A Sonoma County promoter, Michel Michelis, flew the circus artists out for three weeks of performance at the Festival d’Avignon. The work was unpaid, but he offered to cover their airfare, food and lodging, and promised paid gigs in the Bay Area after they returned.
They signed contracts for the festival and boarded their plane, but things didn’t go so smoothly when they arrived on the other side of the Atlantic. Sawant, an experienced aerialist, immediately recognized that the rigging set-up at the theater was unsafe to hang from, so she got second opinions from several professional riggers she knew back home.
“Pretty quickly I got responses [saying] this is not something you should perform on—and definitely not for 17 shows,” she says, adding that tons of equipment would have fallen on her if the set-up malfunctioned. Instead of fixing it, she says, “[Michelis] got really defensive and upset, and he threatened to send us all home and charge us for the airfare and place to stay.”
The performers recall that after wasting several days meant for rehearsal, Michelis ultimately hired a professional rigger. But their relationship with him had already soured.
For the rest of the trip, the three artists say, there were last-minute changes, miscommunications and broken promises about living accommodations, grocery trips and rehearsals. Some of the artists spent their own money on transportation and, in the case of Briggs, had to find an alternative place to stay. The promised work after the trip to France also never came.
Feeling disheartened by the entire experience, Sawant, Briggs and Creveling privately vowed to never work with Michelis again. So they were taken aback when they saw that the promoter was selling a recording of their 2019 Avignon performance on Vimeo, billing it as the new, 2020 virtual show of his company, Cirque de Bohème. The video was $34 to purchase and $22 to rent.
“We weren’t even paid to do [the show], but now he’s making money off of it,” says Briggs.
“He didn’t check in with us as the performers,” says Sawant. “We only knew because we saw a Facebook post, and he specifically didn’t have us on his email list where he blasted it out. I think he had no intentions of compensating us.”

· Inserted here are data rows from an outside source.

## config.mk

```make
export PLATFORM = sky130hd
export DESIGN_NAME = reset_sequencer
export DESIGN_NICKNAME = d
export VERILOG_FILES = /design/src/rtl/reset_sequencer.sv
export SDC_FILE = /design/constraint.sdc
export NUM_CORES = 1
export LEC_CHECK = 0
export BUFFER_PORTS_ARGS = -buffer_cell sky130_fd_sc_hd__buf_2
export CAP_MARGIN = 15
export CELL_PAD_IN_SITES_DETAIL_PLACEMENT = 0
export CELL_PAD_IN_SITES_GLOBAL_PLACEMENT = 1
export CORE_MARGIN = 1.5
export CORE_UTILIZATION = 29
export CTS_CLUSTER_DIAMETER = 100
export DETAILED_ROUTE_END_ITERATION = 7
export GPL_ROUTABILITY_DRIVEN = 0
export PLACE_DENSITY_LB_ADDON = 0.1
export REMOVE_ABC_BUFFERS = 1
export SETUP_SLACK_MARGIN = 0.05
export SYNTH_ARGS = -nofsm -noshare
export SYNTH_HDL_FRONTEND = slang
export SYNTH_SLANG_ARGS = --single-unit
```

## constraint.sdc

```tcl
create_clock -name clock -period 3.25 [get_ports clock]
set_clock_uncertainty 0.2 [all_clocks]
set_input_delay 0.1625 -clock clock [delete_from_list [all_inputs] [get_ports clock]]
set_output_delay 0.1625 -clock clock [all_outputs]
set_load 0.05 [all_outputs]
```

## src/rtl/reset_sequencer.sv

```systemverilog
// reset_sequencer
//   Holds NUM_STAGES reset domains in reset until the PLL has been locked for
//   HOLD_CYCLES cycles. It then releases the domains one at a time, in
//   ascending index order, STAGE_DELAY cycles apart. Lock loss or a soft
//   request after release has started aborts the sequence back to HOLD and
//   bumps a saturating restart counter.
// Ports
//   clock          : system clock, rising edge
//   reset          : asynchronous active-high master reset
//   pll_locked     : raw PLL lock level (asynchronous, synchronized here)
//   soft_reset_req : one-cycle synchronous request to rerun the sequence
//   stage_reset    : per-domain active-high resets, bit 0 released first
//   seq_done       : high while every domain is released
//   seq_state      : 0 HOLD, 1 RELEASE, 2 RUN
//   restart_count  : aborts from RELEASE/RUN back to HOLD, saturates at 255
module reset_sequencer #(
  parameter int NUM_STAGES  = 4,
  parameter int HOLD_CYCLES = 16,
  parameter int STAGE_DELAY = 8
) (
  input  logic                  clock,
  input  logic                  reset,
  input  logic                  pll_locked,
  input  logic                  soft_reset_req,
  output logic [NUM_STAGES-1:0] stage_reset,
  output logic                  seq_done,
  output logic [1:0]            seq_state,
  output logic [7:0]            restart_count
);

  localparam int MAXC = (HOLD_CYCLES > STAGE_DELAY) ? HOLD_CYCLES : STAGE_DELAY;
  localparam int CW   = (MAXC > 1) ? $clog2(MAXC) : 1;
  localparam int IW   = $clog2(NUM_STAGES);

  localparam logic [CW-1:0] HOLD_LAST  = CW'(HOLD_CYCLES - 1);
  localparam logic [CW-1:0] STAGE_LAST = CW'(STAGE_DELAY - 1);
  localparam logic [IW-1:0] IDX_LAST   = IW'(NUM_STAGES - 1);

  typedef enum logic [1:0] {
    S_HOLD    = 2'd0,
    S_RELEASE = 2'd1,
    S_RUN     = 2'd2
  } state_e;

  logic                  sync1_q, lock_s_q;
  state_e                state_q, state_d;
  logic [CW-1:0]         cnt_q, cnt_d;
  logic [IW-1:0]         idx_q, idx_d;
  logic [NUM_STAGES-1:0] stage_reset_q, stage_reset_d;
  logic                  seq_done_q, seq_done_d;
  logic [7:0]            restart_q, restart_d;
  logic                  abort;

  // Two-flop synchronizer; only lock_s_q is trusted downstream.
  always_ff @(posedge clock or posedge reset) begin
    if (reset) begin
      sync1_q  <= 1'b0;
      lock_s_q <= 1'b0;
    end else begin
      sync1_q  <= pll_locked;
      lock_s_q <= sync1_q;
    end
  end

  assign abort = !lock_s_q || soft_reset_req;

  always_comb begin
    state_d       = state_q;
    cnt_d         = cnt_q;
    idx_d         = idx_q;
    stage_reset_d = stage_reset_q;
    seq_done_d    = seq_done_q;
    restart_d     = restart_q;
    case (state_q)
      S_HOLD: begin
        if (abort) begin
          cnt_d = '0;
        end else if (cnt_q == HOLD_LAST) begin
          state_d          = S_RELEASE;
          cnt_d            = '0;
          stage_reset_d[0] = 1'b0;
          idx_d            = IW'(1);
        end else begin
          cnt_d = cnt_q + 1'b1;
        end
      end
      S_RELEASE, S_RUN: begin
        // Abort wins over any release due on the same edge.
        if (abort) begin
          state_d       = S_HOLD;
          cnt_d         = '0;
          idx_d         = '0;
          stage_reset_d = '1;
          seq_done_d    = 1'b0;
          if (restart_q != 8'hFF) restart_d = restart_q + 8'd1;
        end else if (state_q == S_RELEASE) begin
          if (cnt_q == STAGE_LAST) begin
            cnt_d                = '0;
            stage_reset_d[idx_q] = 1'b0;
            if (idx_q == IDX_LAST) begin
              state_d    = S_RUN;
              seq_done_d = 1'b1;
              idx_d      = '0;
            end else begin
              idx_d = idx_q + 1'b1;
            end
          end else begin
            cnt_d = cnt_q + 1'b1;
          end
        end
      end
      default: begin
        // Unused encoding: fall back to a safe HOLD.
        state_d       = S_HOLD;
        cnt_d         = '0;
        idx_d         = '0;
        stage_reset_d = '1;
        seq_done_d    = 1'b0;
      end
    endcase
  end

  always_ff @(posedge clock or posedge reset) begin
    if (reset) begin
      state_q       <= S_HOLD;
      cnt_q         <= '0;
      idx_q         <= '0;
      stage_reset_q <= '1;
      seq_done_q    <= 1'b0;
      restart_q     <= 8'd0;
    end else begin
      state_q       <= state_d;
      cnt_q         <= cnt_d;
      idx_q         <= idx_d;
      stage_reset_q <= stage_reset_d;
      seq_done_q    <= seq_done_d;
      restart_q     <= restart_d;
    end
  end

  assign stage_reset   = stage_reset_q;
  assign seq_done      = seq_done_q;
  assign seq_state     = state_q;
  assign restart_count = restart_q;

endmodule

```

After elaboration in Yosys (flattened, before gate mapping) --
Index checks and enable logic that the tools add are counted.
Word-level totals: register bits after elaboration 23, input bits 4, output and inout port bits 15, word-level logic and storage cells 70
Operators by class: add/sub/neg operators 3, order comparisons 2, equality and inequality tests 11, mux-type cells 32, bitwise operators 3, reduce and logical (&&, ||, !) cells 10
Operator list (number):
- two-way mux 4 bit | 8
- two-way mux 2 bit | 10
- != test 3 bit, second input constant | 3
- adder 8 x 1 -> 8 bit, second input constant | 1
- != test 8 bit, second input constant | 1
- case mux 2 bit (2 select lines) | 2
- case mux 4 bit (2 select lines) | 1
- AND reduction 4 bit | 2
- two-way mux 1 bit | 7
- case mux 3 bit (2 select lines) | 1
- AND reduction 3 bit | 2
- AND reduction 5 bit | 1
- adder 4 x 1 -> 4 bit, second input constant | 1
- bitwise AND 4 bit | 1
- equality test 2 bit, second input constant | 2
- equality test 4 x 3 -> 1 bit, second input constant | 1
- equality test 4 bit, second input constant | 1
- != test 2 bit, second input constant | 2
- inverter 4 bit | 1
- case mux 1 bit (2 select lines) | 2
- less-than comparator 2 x 3 -> 1 bit, second input constant | 1
- adder 2 x 1 -> 2 bit, second input constant | 1
- demux 1 bit (select 2 bit) | 1
- equality test 2 x 1 -> 1 bit, second input constant | 1
- other kinds (7) | 7

Depth between registers and ports, before layout --
depth after elaboration 10, mapped depth 8, mapped depth without buffers 6

Worst setup path after synthesis --
No wires, ideal clock.
path type reg-to-reg, start register state_q[0], in the netlist seq_state[0], end register idx_q[0], library setup time 79 ps, data arrival time 2014 ps, data required time 2971 ps, path slack 957 ps, stages on the path, launching flop included 8, buffers on the path 2, period minus slack after synthesis 2293 ps, cell sequence dfrtp_1 > inv_1 > ha_1 > buf_6 > and3b_1 > buf_6 > a221oi_4 > mux2i_1
On the way: cells in the longest elaborated chain, start to end 4, elaborated cells on any way between the ends 10, those cells by class eq/ne: 6; mux: 1; reduce/logical: 3
Ends and longest elaborated chain:
- start: declaration | line 46 | state_e state_q, state_d;
- start signal: assignment | line 132 | state_q <= state_d;
- equality test 2 x 1 -> 1 bit / equality test 2 bit (equally long branches) | line 74, 96
- OR reduction 2 bit | line 74 | case (state_q)
- != test 3 bit (no line)
- AND reduction 4 bit (no line)
- end signal: assignment | line 134 | idx_q <= idx_d;
- end: declaration | line 48 | logic [IW-1:0] idx_q, idx_d;
Several ways; a longest one is shown, not always the timed one. A chain may end at the register's enable or synchronous reset.

Worst setup path in the final report --
Ends and elaborated chain as after synthesis.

Entertainment lawyer Mark Pearson of San Francisco’s ARC Law Group believes that Michelis’ attempts to monetize the video without the artists’ permission constitute several violations of the artists’ intellectual property rights to their performance, choreography and image. He says this sort of situation is becoming much more common with the rise of online events during the pandemic.
“It happens all the time. Now with COVID, it really introduced a lot of people to livestreaming video on demand and utilizing those types of platforms,” he says, listing off Twitch, YouTube and Facebook Live. “Oftentimes people aren’t thinking about these issues. And then feathers get ruffled.”
He explains: “When an artist sees their rights are being monetized and they were not consulted and they did not agree to that, that’s where you’re going to see a lot of problems.”
The performers in the show say they verbally consented to the performance being recorded because they were promised a copy of the video. But they didn’t sign a release authorizing the video to be published, let alone sold. In the United States, both choreography and live performances are subject to copyright, and neither can be recorded or sold without a written agreement. And in California, people have an additional “right of publicity” that prevents others from making money from their likeness, voice or image without their consent.
After Briggs, Creveling and Sawant contacted Michelis about the unauthorized video, he emailed them to say that he planned to send performers 20% of sales—but also asked them to never contact him again. After KQED unsuccessfully attempted to reach him via phone and email, he set the video to private. Briggs filed a complaint with Vimeo, and by Dec. 1, the streaming service removed the video and notified her that it took action, although it did not say how many people purchased the video and whether they received refunds. On the Cirque de Bohème website, however, Michelis did not admit to wrongdoing; he wrote that he decided not to go forward with the virtual show because his mother passed away from COVID-19.
Happy the video was taken down, the artists say the ordeal was a lesson for them. Often in the performing arts, artists are happy just to get work, and this scarcity of opportunities disempowers them to advocate for fair contracts and wages.
“It’s part of the culture, almost,” Creveling says.
But Pearson says there are a number of things performing artists can do to protect themselves: firstly, they can register copyrights of their choreography and other types of performances, which costs $45-$85 per artwork and can be done online. Secondly, they can word their contracts to include specific language that does not authorize recordings. And if they do authorize a recording, they should make sure that the contract spells out the ways the footage can be used and what royalty payments they’ll require if it’s monetized.
Pearson emphasizes that this is an added precaution—someone still wouldn’t be giving consent to a recording even if they leave such a clause out of their contract. “It would just lessen any ambiguity over the issue, so I think that’s something that should be inserted into agreements,” he adds.
For Sawant’s part, she plans to write about contractual issues on her circus business Patreon account, and she’s currently putting together a list of virtual shows that pay circus artists for the local culture site Broke-Ass Stuart. “I’d rather send people there if they’re actually trying to support local arts,” she says.